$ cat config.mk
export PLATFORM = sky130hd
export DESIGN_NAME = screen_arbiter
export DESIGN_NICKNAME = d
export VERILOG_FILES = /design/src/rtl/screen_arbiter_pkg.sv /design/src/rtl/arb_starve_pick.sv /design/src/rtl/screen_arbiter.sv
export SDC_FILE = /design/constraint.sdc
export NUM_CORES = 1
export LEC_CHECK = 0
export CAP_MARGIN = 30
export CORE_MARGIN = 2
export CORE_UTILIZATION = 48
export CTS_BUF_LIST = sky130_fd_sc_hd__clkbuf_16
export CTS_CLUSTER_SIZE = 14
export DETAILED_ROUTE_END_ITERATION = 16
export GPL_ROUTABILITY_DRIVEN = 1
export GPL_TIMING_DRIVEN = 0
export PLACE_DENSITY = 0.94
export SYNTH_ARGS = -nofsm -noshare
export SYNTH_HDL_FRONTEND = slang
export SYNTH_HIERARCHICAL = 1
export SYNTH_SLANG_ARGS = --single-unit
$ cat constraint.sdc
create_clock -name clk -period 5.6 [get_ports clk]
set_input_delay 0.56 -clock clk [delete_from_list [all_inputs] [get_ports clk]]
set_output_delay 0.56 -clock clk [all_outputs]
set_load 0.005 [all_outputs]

...

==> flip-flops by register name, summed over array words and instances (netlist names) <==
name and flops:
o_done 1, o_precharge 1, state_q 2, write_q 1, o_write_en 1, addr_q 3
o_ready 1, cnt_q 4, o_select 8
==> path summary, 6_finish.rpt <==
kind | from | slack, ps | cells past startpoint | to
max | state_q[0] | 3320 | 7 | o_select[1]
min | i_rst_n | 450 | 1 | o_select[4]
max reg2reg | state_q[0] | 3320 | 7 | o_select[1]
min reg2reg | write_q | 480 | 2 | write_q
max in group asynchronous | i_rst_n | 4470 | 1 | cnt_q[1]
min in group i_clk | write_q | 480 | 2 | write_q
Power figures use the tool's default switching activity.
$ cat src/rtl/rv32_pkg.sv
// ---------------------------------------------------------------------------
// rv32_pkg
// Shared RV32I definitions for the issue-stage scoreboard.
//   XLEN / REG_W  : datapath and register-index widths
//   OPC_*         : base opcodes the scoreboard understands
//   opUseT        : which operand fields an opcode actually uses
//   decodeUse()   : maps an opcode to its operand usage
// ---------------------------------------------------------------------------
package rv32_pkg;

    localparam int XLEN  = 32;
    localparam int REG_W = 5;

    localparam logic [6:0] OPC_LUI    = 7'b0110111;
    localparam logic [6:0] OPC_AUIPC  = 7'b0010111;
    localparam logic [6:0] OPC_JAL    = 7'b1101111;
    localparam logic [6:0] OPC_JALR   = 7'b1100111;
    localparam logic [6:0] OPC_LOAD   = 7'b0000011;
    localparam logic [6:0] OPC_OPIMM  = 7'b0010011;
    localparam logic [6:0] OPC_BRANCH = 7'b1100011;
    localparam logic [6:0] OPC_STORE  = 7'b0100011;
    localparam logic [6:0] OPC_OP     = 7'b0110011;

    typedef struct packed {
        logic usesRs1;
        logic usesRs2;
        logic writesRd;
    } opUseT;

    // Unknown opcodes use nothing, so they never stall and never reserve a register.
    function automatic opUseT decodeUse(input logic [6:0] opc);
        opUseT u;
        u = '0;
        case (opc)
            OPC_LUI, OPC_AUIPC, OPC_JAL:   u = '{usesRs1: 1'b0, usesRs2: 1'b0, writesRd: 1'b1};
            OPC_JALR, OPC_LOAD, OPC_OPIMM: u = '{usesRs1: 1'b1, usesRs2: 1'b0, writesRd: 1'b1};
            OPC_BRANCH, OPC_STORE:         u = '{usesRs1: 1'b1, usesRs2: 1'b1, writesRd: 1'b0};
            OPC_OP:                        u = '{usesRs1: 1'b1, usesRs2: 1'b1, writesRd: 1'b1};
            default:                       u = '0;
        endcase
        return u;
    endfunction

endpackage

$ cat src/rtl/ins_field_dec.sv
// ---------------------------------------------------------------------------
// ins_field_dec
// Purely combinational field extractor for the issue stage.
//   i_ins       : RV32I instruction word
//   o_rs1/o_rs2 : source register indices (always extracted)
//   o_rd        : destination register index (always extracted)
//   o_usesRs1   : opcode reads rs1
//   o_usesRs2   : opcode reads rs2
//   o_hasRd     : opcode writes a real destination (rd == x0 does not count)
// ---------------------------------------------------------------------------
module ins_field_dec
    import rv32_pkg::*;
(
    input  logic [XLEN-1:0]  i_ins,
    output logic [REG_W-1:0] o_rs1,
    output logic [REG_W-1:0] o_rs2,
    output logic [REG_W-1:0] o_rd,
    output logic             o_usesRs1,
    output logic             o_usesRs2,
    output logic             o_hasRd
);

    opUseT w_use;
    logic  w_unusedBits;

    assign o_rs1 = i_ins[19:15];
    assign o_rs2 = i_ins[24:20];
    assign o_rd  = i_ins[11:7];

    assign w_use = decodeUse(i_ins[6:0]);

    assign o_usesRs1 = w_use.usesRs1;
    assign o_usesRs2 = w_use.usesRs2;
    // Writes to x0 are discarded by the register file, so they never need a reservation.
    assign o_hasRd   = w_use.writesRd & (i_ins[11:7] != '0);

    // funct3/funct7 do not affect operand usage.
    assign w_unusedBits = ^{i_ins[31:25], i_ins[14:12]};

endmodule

• _YOUR GOAL_
Count of lines that include "flops" in the records above: write that value only.

• _WRITTEN ANSWER_
2